Chinese New Year is a time for family get-togethers and the sharing of traditional foods with symbolic meaning. Throughout the fifteen days of the Lunar New Year we'll be sharing a delicious and symbolic Asian recipe each day. Today marks the second day of Lunar New Year and we're featuring author Pat Tanumihardja's recipe for Teochew Braised Duck (duck is a symbol of fidelity and togetherness) from her book The Asian Grandmothers Cookbook: Home Cooking from Asian American Kitchens. This beautiful book contains 130 delicious and authentic dishes from kitchen's around Asia, many of them handed down from mother to daughter for generations and written down for the first time. You'll love the recipes as much as the stories each grandmother shares. Check out these 10 Chinese New Year recipes too!
Teochew Braised Duck (Lo Ack) Recipe
As a newlywed, Rosalind Yeo learned how to make this dish from her mother-in-law using a Chinese rice bowl as a measuring implement. The recipe is now a family favorite, often served at Chinese New Year as well as for everyday meals. While this is essentially a Teochew (or Chaozhou) dish, the addition of lemongrass and galangal is very Southeast Asian. The sweetness of the duck contrasts sharply with the tart dipping sauce, resulting in a tingly sweet-sour sensation in your mouth.
Time: 1 1/2 to 2 hours (30 minutes active)
Makes: 4 to 6 servings as part of a multi-course family-style meal
2 tablespoons sea or kosher salt, divided
4- to 5-pound duck, rinsed and patted dry with paper towels
2 cups water, plus more as needed
1/2 cup dark soy sauce
2 plump stalks lemongrass, trimmed, bruised, and halved
1-inch piece fresh galangal, smashed
1 tablespoon sugar
4 whole cloves
4 star anise pods
Two 2-inch sticks cinnamon
1 teaspoon black peppercorns
Chili-Lime Dipping Sauce (recipe follows)

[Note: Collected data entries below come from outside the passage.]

===== config.mk =====
export PLATFORM = sky130hd
export DESIGN_NAME = cb_read_sched_flat
export DESIGN_NICKNAME = d
export VERILOG_FILES = /design/src/rtl/cb_read_sched_if.sv /design/src/rtl/cb_read_sched.sv /design/src/flat_wrapper.sv
export SDC_FILE = /design/constraint.sdc
export NUM_CORES = 1
export LEC_CHECK = 0
export BUFFER_PORTS_ARGS = -buffer_cell sky130_fd_sc_hd__buf_2
export CORE_MARGIN = 1.5
export CORE_UTILIZATION = 55
export CTS_BUF_LIST = sky130_fd_sc_hd__clkbuf_16
export CTS_CLUSTER_DIAMETER = 80
export DETAILED_ROUTE_END_ITERATION = 10
export HOLD_SLACK_MARGIN = 0.08
export MAX_ROUTING_LAYER = met4
export PLACE_DENSITY = 0.78
export SETUP_SLACK_MARGIN = 0.15
export SYNTH_ARGS = -nofsm -noshare
export SYNTH_HDL_FRONTEND = slang
export SYNTH_SLANG_ARGS = --single-unit

===== constraint.sdc =====
create_clock -name clk -period 4.8 [get_ports clk]
set_clock_uncertainty 0.05 [all_clocks]
set_input_delay 0.24 -clock clk [delete_from_list [all_inputs] [get_ports clk]]
set_output_delay 0.24 -clock clk [all_outputs]
set_load 0.02 [all_outputs]

===== src/rtl/cb_read_sched_if.sv =====
// Command/CB port-A bundle for cb_read_sched: command handshake in, read strobes and mapper controls out.
interface cb_read_sched_if #(
  parameter int CB_AW           = 10,
  parameter int SEQ_CNT_DW      = 10,
  parameter int CB_DOUTA_SEL_DW = 5
);
  logic                       cmd_valid;
  logic                       cmd_ready;
  logic [2:0]                 cmd_target;
  logic [1:0]                 cmd_dir;
  logic [CB_AW-1:0]           cmd_base;
  logic [SEQ_CNT_DW-1:0]      cmd_len;
  logic                       cmd_l_k_0;
  logic                       CB_ena;
  logic [CB_AW-1:0]           CB_addra;
  logic [SEQ_CNT_DW-1:0]      seq_cnt_out;
  logic [CB_DOUTA_SEL_DW-1:0] CB_douta_sel;
  logic                       l_k_0;
  logic                       busy;
  logic                       done;
  logic                       err;

  modport slave (
    input  cmd_valid, cmd_target, cmd_dir, cmd_base, cmd_len, cmd_l_k_0,
    output cmd_ready, CB_ena, CB_addra, seq_cnt_out, CB_douta_sel, l_k_0, busy, done, err
  );

  modport master (
    output cmd_valid, cmd_target, cmd_dir, cmd_base, cmd_len, cmd_l_k_0,
    input  cmd_ready, CB_ena, CB_addra, seq_cnt_out, CB_douta_sel, l_k_0, busy, done, err
  );
endinterface


===== src/rtl/cb_read_sched.sv =====
// CB port-A read sequencer: issues len consecutive row reads from base, then waits RD_LAT
// cycles so the delayed mapper select covers the last returned row before signalling done.
module cb_read_sched #(
  parameter int L               = 4,
  parameter int CB_AW           = 10,
  parameter int SEQ_CNT_DW      = 10,
  parameter int CB_DOUTA_SEL_DW = 5,
  parameter int RD_LAT          = 2
) (
  input  logic            clk,
  input  logic            sys_rst_n,
  cb_read_sched_if.slave  bus
);

  if (RD_LAT < 1 || RD_LAT > 7 || L < 1 || CB_DOUTA_SEL_DW != 5) begin : g_param_chk
    $error("cb_read_sched: unsupported parameter set");
  end

  typedef enum logic [1:0] {S_IDLE, S_ISSUE, S_DRAIN, S_DONE} state_t;

  state_t                    state_q, state_d;
  logic [2:0]                tgt_q, tgt_d;
  logic [1:0]                dir_q, dir_d;
  logic [CB_AW-1:0]          base_q, base_d;
  logic [SEQ_CNT_DW-1:0]     len_q, len_d;
  logic [SEQ_CNT_DW-1:0]     seq_q, seq_d;
  logic [2:0]                drn_q, drn_d;
  logic                      ill_q, ill_d;

  logic                      ready_q, ready_d;
  logic                      ena_q, ena_d;
  logic [CB_AW-1:0]          addra_q, addra_d;
  logic [SEQ_CNT_DW-1:0]     seqo_q, seqo_d;
  logic                      lk_q, lk_d;
  logic                      busy_q, busy_d;
  logic                      done_q, done_d;
  logic                      err_q, err_d;

  logic [RD_LAT-1:0]                       vld_pipe_q, vld_pipe_d;
  logic [RD_LAT-1:0][CB_DOUTA_SEL_DW-1:0]  sel_pipe_q, sel_pipe_d;

  logic accept, illegal, tgt_ok;

  always_comb begin
    state_d = state_q;
    tgt_d   = tgt_q;
    dir_d   = dir_q;
    base_d  = base_q;
    len_d   = len_q;
    seq_d   = seq_q;
    drn_d   = drn_q;
    ill_d   = ill_q;
    ready_d = 1'b0;
    ena_d   = 1'b0;
    addra_d = '0;
    seqo_d  = '0;
    lk_d    = lk_q;
    done_d  = 1'b0;
    err_d   = 1'b0;

    accept  = bus.cmd_valid && ready_q;
    tgt_ok  = bus.cmd_target inside {3'd1, 3'd2, 3'd3, 3'd4};
    // CBa_TBa only has a NEW mapping; every other target needs a nonzero direction
    illegal = !tgt_ok || (bus.cmd_dir == 2'b00) ||
              ((bus.cmd_target == 3'd4) && (bus.cmd_dir != 2'b11));

    unique case (state_q)
      S_IDLE: begin
        ready_d = !accept;
        if (accept) begin
          tgt_d   = bus.cmd_target;
          dir_d   = bus.cmd_dir;
          base_d  = bus.cmd_base;
          len_d   = bus.cmd_len;
          lk_d    = bus.cmd_l_k_0;
          seq_d   = '0;
          ill_d   = illegal;
          state_d = (illegal || bus.cmd_len == '0) ? S_DONE : S_ISSUE;
        end
      end
      S_ISSUE: begin
        ena_d   = 1'b1;
        addra_d = base_q + CB_AW'(seq_q);
        seqo_d  = seq_q;
        seq_d   = seq_q + SEQ_CNT_DW'(1);
        if (seq_q == len_q - SEQ_CNT_DW'(1)) begin
          state_d = S_DRAIN;
          drn_d   = '0;
        end
      end
      S_DRAIN: begin
        if (drn_q == 3'(RD_LAT - 1)) state_d = S_DONE;
        else                         drn_d   = drn_q + 3'd1;
      end
      S_DONE: begin
        done_d  = 1'b1;
        err_d   = ill_q;
        state_d = S_IDLE;
      end
      default: state_d = S_IDLE;
    endcase

    busy_d = (state_q != S_IDLE) || accept;

    // select follows each issued row by RD_LAT cycles, matching CB_douta arrival
    vld_pipe_d[0] = ena_q;
    sel_pipe_d[0] = {tgt_q, dir_q};
    for (int i = 1; i < RD_LAT; i++) begin
      vld_pipe_d[i] = vld_pipe_q[i-1];
      sel_pipe_d[i] = sel_pipe_q[i-1];
    end
  end

  always_ff @(posedge clk) begin
    if (!sys_rst_n) begin
      state_q    <= S_IDLE;
      tgt_q      <= '0;
      dir_q      <= '0;
      base_q     <= '0;
      len_q      <= '0;
      seq_q      <= '0;
      drn_q      <= '0;
      ill_q      <= 1'b0;
      ready_q    <= 1'b0;
      ena_q      <= 1'b0;
      addra_q    <= '0;
      seqo_q     <= '0;
      lk_q       <= 1'b0;
      busy_q     <= 1'b0;
      done_q     <= 1'b0;
      err_q      <= 1'b0;
      vld_pipe_q <= '0;
      sel_pipe_q <= '0;
    end else begin
      state_q    <= state_d;
      tgt_q      <= tgt_d;
      dir_q      <= dir_d;
      base_q     <= base_d;
      len_q      <= len_d;
      seq_q      <= seq_d;
      drn_q      <= drn_d;
      ill_q      <= ill_d;
      ready_q    <= ready_d;
      ena_q      <= ena_d;
      addra_q    <= addra_d;
      seqo_q     <= seqo_d;
      lk_q       <= lk_d;
      busy_q     <= busy_d;
      done_q     <= done_d;
      err_q      <= err_d;
      vld_pipe_q <= vld_pipe_d;
      sel_pipe_q <= sel_pipe_d;
    end
  end

  assign bus.cmd_ready    = ready_q;
  assign bus.CB_ena       = ena_q;
  assign bus.CB_addra     = addra_q;
  assign bus.seq_cnt_out  = seqo_q;
  assign bus.CB_douta_sel = vld_pipe_q[RD_LAT-1] ? sel_pipe_q[RD_LAT-1] : '0;
  assign bus.l_k_0        = lk_q;
  assign bus.busy         = busy_q;
  assign bus.done         = done_q;
  assign bus.err          = err_q;

endmodule


===== src/flat_wrapper.sv =====
// flat-port wrapper written by rule: the top's interface ports become plain ports
module cb_read_sched_flat 
#(
  parameter int L               = 4,
  parameter int CB_AW           = 10,
  parameter int SEQ_CNT_DW      = 10,
  parameter int CB_DOUTA_SEL_DW = 5,
  parameter int RD_LAT          = 2
)
  (clk, sys_rst_n, bus_cmd_valid, bus_cmd_target, bus_cmd_dir, bus_cmd_base, bus_cmd_len, bus_cmd_l_k_0, bus_cmd_ready, bus_CB_ena, bus_CB_addra, bus_seq_cnt_out, bus_CB_douta_sel, bus_l_k_0, bus_busy, bus_done, bus_err);
  cb_read_sched_if #(.CB_AW(CB_AW), .SEQ_CNT_DW(SEQ_CNT_DW), .CB_DOUTA_SEL_DW(CB_DOUTA_SEL_DW)) bus_i ();
  input  logic clk;
  input  logic sys_rst_n;
  input wire logic [$bits(bus_i.cmd_valid)-1:0] bus_cmd_valid;
  input wire logic [$bits(bus_i.cmd_target)-1:0] bus_cmd_target;
  input wire logic [$bits(bus_i.cmd_dir)-1:0] bus_cmd_dir;
  input wire logic [$bits(bus_i.cmd_base)-1:0] bus_cmd_base;
  input wire logic [$bits(bus_i.cmd_len)-1:0] bus_cmd_len;
  input wire logic [$bits(bus_i.cmd_l_k_0)-1:0] bus_cmd_l_k_0;
  output wire logic [$bits(bus_i.cmd_ready)-1:0] bus_cmd_ready;
  output wire logic [$bits(bus_i.CB_ena)-1:0] bus_CB_ena;
  output wire logic [$bits(bus_i.CB_addra)-1:0] bus_CB_addra;
  output wire logic [$bits(bus_i.seq_cnt_out)-1:0] bus_seq_cnt_out;
  output wire logic [$bits(bus_i.CB_douta_sel)-1:0] bus_CB_douta_sel;
  output wire logic [$bits(bus_i.l_k_0)-1:0] bus_l_k_0;
  output wire logic [$bits(bus_i.busy)-1:0] bus_busy;
  output wire logic [$bits(bus_i.done)-1:0] bus_done;
  output wire logic [$bits(bus_i.err)-1:0] bus_err;
  assign bus_i.cmd_valid = bus_cmd_valid;
  assign bus_i.cmd_target = bus_cmd_target;
  assign bus_i.cmd_dir = bus_cmd_dir;
  assign bus_i.cmd_base = bus_cmd_base;
  assign bus_i.cmd_len = bus_cmd_len;
  assign bus_i.cmd_l_k_0 = bus_cmd_l_k_0;
  assign bus_cmd_ready = bus_i.cmd_ready;
  assign bus_CB_ena = bus_i.CB_ena;
  assign bus_CB_addra = bus_i.CB_addra;
  assign bus_seq_cnt_out = bus_i.seq_cnt_out;
  assign bus_CB_douta_sel = bus_i.CB_douta_sel;
  assign bus_l_k_0 = bus_i.l_k_0;
  assign bus_busy = bus_i.busy;
  assign bus_done = bus_i.done;
  assign bus_err = bus_i.err;
  cb_read_sched #(.L(L), .CB_AW(CB_AW), .SEQ_CNT_DW(SEQ_CNT_DW), .CB_DOUTA_SEL_DW(CB_DOUTA_SEL_DW), .RD_LAT(RD_LAT)) u_core (.clk(clk), .sys_rst_n(sys_rst_n), .bus(bus_i));
endmodule

== After elaboration in Yosys (flattened, before gate mapping) ==
Index checks and enable logic that the tools add are counted.
Word-level totals
  output and inout port bits: 31
  flip-flop bits (word level): 79
Operators by class
  reductions and logical operators: 22
  equality and inequality tests: 14
  $add $sub $neg: 4
  muxes and demuxes: 13
Operators with widths (count)
  10-bit one-hot mux with 2 select lines: 1
  10-bit by 1-bit adder with 10-bit output (second input constant): 1
  10-bit adder: 1
  10-bit equality test: 1
  10-bit zero test: 1
  10-bit two-way mux: 1
  2-bit AND reduction: 5
  10-bit by 1-bit subtractor with 10-bit output (second input constant): 1
  2-bit two-way mux: 4
  2-bit one-hot mux with 4 select lines: 1
  3-bit by 1-bit equality test with 1-bit output (second input constant): 2
  3-bit by 2-bit equality test with 1-bit output (second input constant): 2
  3-bit two-way mux: 2
  2-bit by 1-bit inequality test with 1-bit output (second input constant): 3
  3-bit one-hot mux with 2 select lines: 1
  3-bit AND reduction: 2
  2-bit nonzero test: 3
  5-bit two-way mux: 1
  2-bit equality test (second input constant): 2
  2-bit zero test: 2
  1-bit logical OR: 4
  2-bit inequality test (second input constant): 2
  4-bit nonzero test: 1
  3-bit by 1-bit adder with 3-bit output (second input constant): 1
  5 further kinds: 8

== Logic depth before layout (Yosys ltp) ==
Gate-level depths: netlist of the first run.
  word-level depth: 9
  depth in mapped cells: 10
  mapped depth without buffers: 10

== Worst setup path before layout of the first run ==
OpenSTA, ideal clock, no wires.
  path type: register to register
  start: register u_core.len_q[0]
  end: register u_core.state_q[0]
  slack: 2.548 ns
  data arrival time: 2.085 ns
  buffers on the path: 0
  setup time: 0.116 ns
  cell stages (with the launch flop): 10
  clock period less this slack: 2.252 ns
  cells stage by stage: dfxtp_1 -> inv_1 -> ha_1 -> o21ba_2 -> a221oi_1 -> a41oi_1 -> nor4_4 -> o21ai_2 -> a211o_1 -> o211a_1
Between the ends
  cells in the longest elaborated chain, start to end: 4
RTL lines
  start, declared: RTL line cb_read_sched.sv:25  | logic [SEQ_CNT_DW-1:0] len_q, len_d;
  start signal, assigned: RTL line cb_read_sched.sv:139  | len_q <= len_d;
  10-bit by 1-bit subtractor with 10-bit output: RTL line cb_read_sched.sv:86  | if (seq_q == len_q - SEQ_CNT_DW'(1)) begin
  10-bit equality test: RTL line cb_read_sched.sv:86
  2-bit by 1-bit inequality test with 1-bit output (no source line)
  3-bit AND reduction (no source line)
  end signal, assigned: RTL line cb_read_sched.sv:135  | state_q <= state_d;
  end, declared: RTL line cb_read_sched.sv:21  | state_t state_q, state_d;
Every way passes these cells.
A chain may end at the register's enable or synchronous reset.

== Final worst setup path of the first run ==
  start: register u_core.len_q[0]
  end: register u_core.drn_q[1]
Between the ends
  cells in the longest elaborated chain, start to end: 4
RTL lines
  10-bit by 1-bit subtractor with 10-bit output: RTL line cb_read_sched.sv:86
  10-bit equality test: RTL line cb_read_sched.sv:86
  2-bit by 1-bit inequality test with 1-bit output (no source line)
  3-bit AND reduction (no source line)
  end signal, assigned: RTL line cb_read_sched.sv:141  | drn_q <= drn_d;
  end, declared: RTL line cb_read_sched.sv:27  | logic [2:0] drn_q, drn_d;
Every way passes these cells.

==> results of run 1 <==
-- worst register-to-register path, stage by stage (launching register included) --
cell,delay (ns)
dfxtp_1,0.44
inv_1,0.07
ha_1,0.27
o21ba_2,0.22
a221oi_1,0.32
a41oi_1,0.13
nor4_4,0.37
nand2b_1,0.19
and2_1,0.20
mux2i_1,0.19
-- cells in the final DEF, fill, tap and decap left out, types with 2 or more instances in the layout --
| cell | count |
|---|---|
| and3_1 | 16 |
| nor2_1 | 28 |
| nor4_4 | 2 |
| nor4_1 | 2 |
| inv_1 | 16 |
| and2_1 | 20 |
| buf_2 | 59 |
| mux2i_1 | 5 |
| nand3_1 | 9 |
| xnor2_1 | 12 |
| xor2_1 | 16 |
| nand2b_1 | 4 |
| or3_1 | 3 |
| nor2b_1 | 2 |
| o21a_1 | 3 |
| dfxtp_1 | 79 |
| o21ai_0 | 6 |
| o211ai_1 | 3 |
| nand2_1 | 67 |
| o21ai_1 | 2 |
| nand4_1 | 4 |
| ha_1 | 17 |
| nand3b_1 | 3 |
| clkbuf_16 | 9 |
| a21oi_1 | 37 |
| nor3_1 | 7 |
| inv_6 | 2 |
-- power by group through the flow --
stage                     Combinational (mW)  Clock [mW]  Sequential, mW
after floorplan                        0.331           0           0.780
after global placement                 0.425           0           0.773
after detailed placement               0.435           0           0.776
after CTS                              0.441       0.700           0.762
after global routing                   0.495       0.731           0.771
final                                  0.442       0.692           0.763
-- worst min-delay path by stage --
stage	startpoint	endpoint
after floorplan	bus_cmd_dir[0]	u_core.dir_q[0]$_SDFFE_PN0P_
after global placement	u_core.sel_pipe_d[9]$_SDFF_PN0_	u_core.sel_pipe_q[9]$_SDFF_PN0_
after detailed placement	u_core.sel_pipe_d[8]$_SDFF_PN0_	u_core.sel_pipe_q[8]$_SDFF_PN0_
after CTS	bus_cmd_base[4]	u_core.base_q[4]$_SDFFE_PN0P_
after global routing	bus_cmd_base[6]	u_core.base_q[6]$_SDFFE_PN0P_
final	bus_cmd_base[9]	u_core.base_q[9]$_SDFFE_PN0P_
-- layer usage --
| metal | global-route usage | share of wire |
|---|---|---|
| met1 | 0.302 | 0.47 |
| met2 | 0.368 | 0.46 |
| met3 | 0.0527 | 0.057 |
| met4 | 0.105 | 0.016 |
| met5 | - | 0 |
-- flip-flops by register name, indices dropped and copies added, names as in the netlist --
| name | cells |
|---|---|
| u_core.base_q | 10 |
| u_core.bus.CB_addra | 10 |
| u_core.bus.CB_ena | 1 |
| u_core.bus.busy | 1 |
| u_core.bus.cmd_ready | 1 |
| u_core.bus.done | 1 |
| u_core.bus.err | 1 |
| u_core.bus.l_k_0 | 1 |
| u_core.bus.seq_cnt_out | 10 |
| u_core.dir_q | 2 |
| u_core.drn_q | 3 |
| u_core.ill_q | 1 |
| u_core.len_q | 10 |
| u_core.sel_pipe_d | 5 |
| u_core.sel_pipe_q | 5 |
| u_core.seq_q | 10 |
| u_core.state_q | 2 |
| u_core.tgt_q | 3 |
| u_core.vld_pipe_q | 2 |
-- stage by stage --
stage          hold slack (ns)  instances  utilization
3_3_place_gp             0.366        517        0.633
6_report                0.0953        533        0.683
5_1_grt                 0.0984        533        0.683
3_5_place_dp             0.372        517        0.633
4_1_cts                 0.0892        533        0.683
2_1_floorplan            0.326        400            -
-- layout make-up --
cell class	instances	share of cell area
multi-input cells	287	0.431
flip-flops and latches	79	0.384
repair buffers	60	0.0735
clock buffers	9	0.0547
well taps	75	0.0228
clock inverters	7	0.0194
inverters	16	0.0146
-- cell families (layout without fill, tap and decap cells) --
family          Yosys count  count (layout)  synth area share
buf+inv                  34              92            0.0366
flops                    79              79             0.454
compound gates           64              64             0.111
simple gates            172             172             0.247
fa+ha+maj                18              18            0.0668
mux                       5               5            0.0144
xor+xnor                 28              28            0.0704
==> metrics.md, run 1 <==
| Metric | Value |
|---|---|
| H-tree depth | 3 |
| Post-synth top area cell | dfxtp_1 |
| Chip width | 82.6 µm |
| Global-route wire length before repair | 11900 µm |
| Top post-synthesis cells by area | dfxtp_1, nand2_1, ha_1 |
| Crit path DAT | 2.72 ns |
| P&R area growth vs syn | 18.2% |
| Number of routed nets with antenna violations | 0 |
| Unrepaired setup endpoints after global routing | false |
| Final net count | 500 |
| Critical Path Fanout Max | 6 |
| Period Utilization, post-route | 0.524 |
| Sum Neg Setup Slack | 0 ns |
| DIE AREA | 6820 µm² |
| Syn Inst Count | 400 |
| # hold bufs at CTS | 0 |
| Port buffer count | 59 |
| Worst r2r src | u_core.len_q[0]$_SDFFE_PN0P_ |
| Cells on worst reg2reg path | 9 |
| Crit path depth | 9 |
| Clock network fraction of total power | 0.365 |
| Clock tree sinks | 79 |
| Initial DRC Count | 143 |
| Via count | 2889 |
| Bufs and invs on worst path | 1 |
| Worst path required time | 5.01 ns |
| Total Wirelength | 7360 µm |
| Top post-synthesis cells by count | dfxtp_1, nand2_1, a21oi_1, nor2_1, and2_1 |
| Worst slack, placed | 2.34 ns |
| Cell area after layout | 4120 µm² |
| Core Footprint | 6030 µm² |
| Antenna violations before repair | 0 |
| DR WL/cell | 13.8 µm |
| Max VDD drop | 0.000295 V |
| Leak | 1.83 nW |
| Via density | 5.42 |
| Crit path capture type | flop |
| Area after DPL | 3810 µm² |
| Clock Tree Buf Depth | 2 |
| Worst setup margin | 2.29 ns |
| Syn nets | 447 |
| Fmax | 0.398 GHz |
| Slowest cell on the critical path | dfxtp_1 |
| Async SR Flop Fraction | 0 |
| Worst-Margin Slew | 0.999 ns |
| Post-CTS setup buffers | 0 |
| Post-synth EDFFs | 0 |
| Largest net degree at the start of global routing | 37 |
| Vias in the first global route | 2552 |
| Minimum clock period | 2.51 ns |
| Relative slew slack | 0.333 |
| Setup crit end | u_core.drn_q[1]$_SDFFE_PN0P_ |
| Seq pwr share | 0.402 |
| Hold depth | 3 |
| Flop and latch count out of synthesis | 79 |
| Unique masters post-synth | 45 |
| Comb pwr share | 0.233 |
| Worst-Skew Late Latency | 0.33 ns |
| Crit Path Class | reg -> reg |
| Hold Crit Class | in -> reg |
| DP HPWL | 5080 µm |
| CP delay by family, top | simple AND/OR/NAND/NOR gates |
| Post-cts repair resize count | 0 |
| Top FF cell, synth | dfxtp_1 |
| P_int | 1.30 mW |
| Hold Vio Cnt, Final | 0 |
| Die Y | 82.6 µm |
| Fin. max-slew vios | 0 |
| Layout cell share with drive strength beyond 1 | 0.181 |
| DR pass1 iterations | 4 |
| Worst R2R Setup Slack | 2.29 ns |
| Slowest stage delay, CP | 0.44 ns |
| Register area | 1580 µm² |
| Setup crit start | u_core.len_q[0]$_SDFFE_PN0P_ |
| GRT Util Overall | 0.239 |
| Startpoint type of the worst setup path | flop |
| N_diodes | 0 |
| Initial Util | 0.578 |
| Most frequent cell after synthesis | dfxtp_1 |
| # setup viols final | 0 |
| Reg2Reg Capture Point | u_core.drn_q[1]$_SDFFE_PN0P_ |
| TritonCTS buffer count | 9 |
| Multi-input gate area | 1770 µm² |
| PD cells | 461 nW/µm² |
| Total power | 1.90 mW |
| Root Buffer | clkbuf_16 |
| GRT overflow | 0 |
| GPL Wtd Cong | 0.847 |
| Worst-path cell chain | inv_1 -> ha_1 -> o21ba_2 -> a221oi_1 -> a41oi_1 -> nor4_4 -> nand2b_1 -> and2_1 -> mux2i_1 |
| Post-synth top area share | 0.454 |
| Drt drc | 0 |
| Switch share | 0.315 |
| Outcome | finished, final reports clean |
| YS warnings | 0 |
| CTS tree | built |
| I/O pin count | 60 |
| Clk slew on worst S/H paths | 0.06 ns |
| Row count | 28 |
| Max cap viols | 0 |
| # fillers | 502 |
| Psw | 0.597 mW |
| Syn Area/Cell | 8.71 µm² |
| Seq/Total Area, Yosys | 0.454 |
| Mapped cell area | 3480 µm² |
Note: power is estimated with default switching activity, not from simulation.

Rub 1½ tablespoons of the salt evenly all over the duck, including inside the cavity.
In a large wok or Dutch oven (or any vessel large enough to hold the whole duck), mix together the water, soy sauce, lemongrass, galangal, sugar, cloves, star anise, cinnamon, peppercorns, and remaining salt. Bring to a boil.
Reduce the heat to medium-low. Gently lower the duck into the wok. The liquid should reach halfway up the duck. Top it off with additional water if necessary.
For the first 20 minutes, baste the duck every 5 minutes or so to color it evenly. Cover and simmer for another 40 to 60 minutes, or until the meat is fall-off-the-bone tender, flipping the duck halfway through cooking. If the sauce looks like it’s drying up, add more water, ¼ cup at a time.
Total cooking time should be 1 to 1½ hours. To check for doneness, poke the duck in the thigh with a chopstick. If the juices run clear, the duck is cooked. Or, use a meat thermometer to check if the internal temperature has reached 165 degrees F.
Turn off the heat and leave the duck immersed in the sauce for another hour if desired.
Cut the duck into serving pieces and arrange on a serving platter. Skim the fat from the surface of the sauce, then drizzle the sauce over the duck. Serve with freshly steamed rice and the dipping sauce.
Chili-Lime Dipping Sauce
Time: 15 minutes
Makes: About 1/2 cup
4 cloves garlic
2 long, fresh red chilies (such as Holland or Fresno), or 2 tablespoons prepared chili paste
8 tablespoons key lime juice (from 8 small limes)
Pound the garlic and chilies in a mortar with a pestle, or whirl in a small food processor, until a coarse paste forms. Add the lime juice and salt to taste and mix well.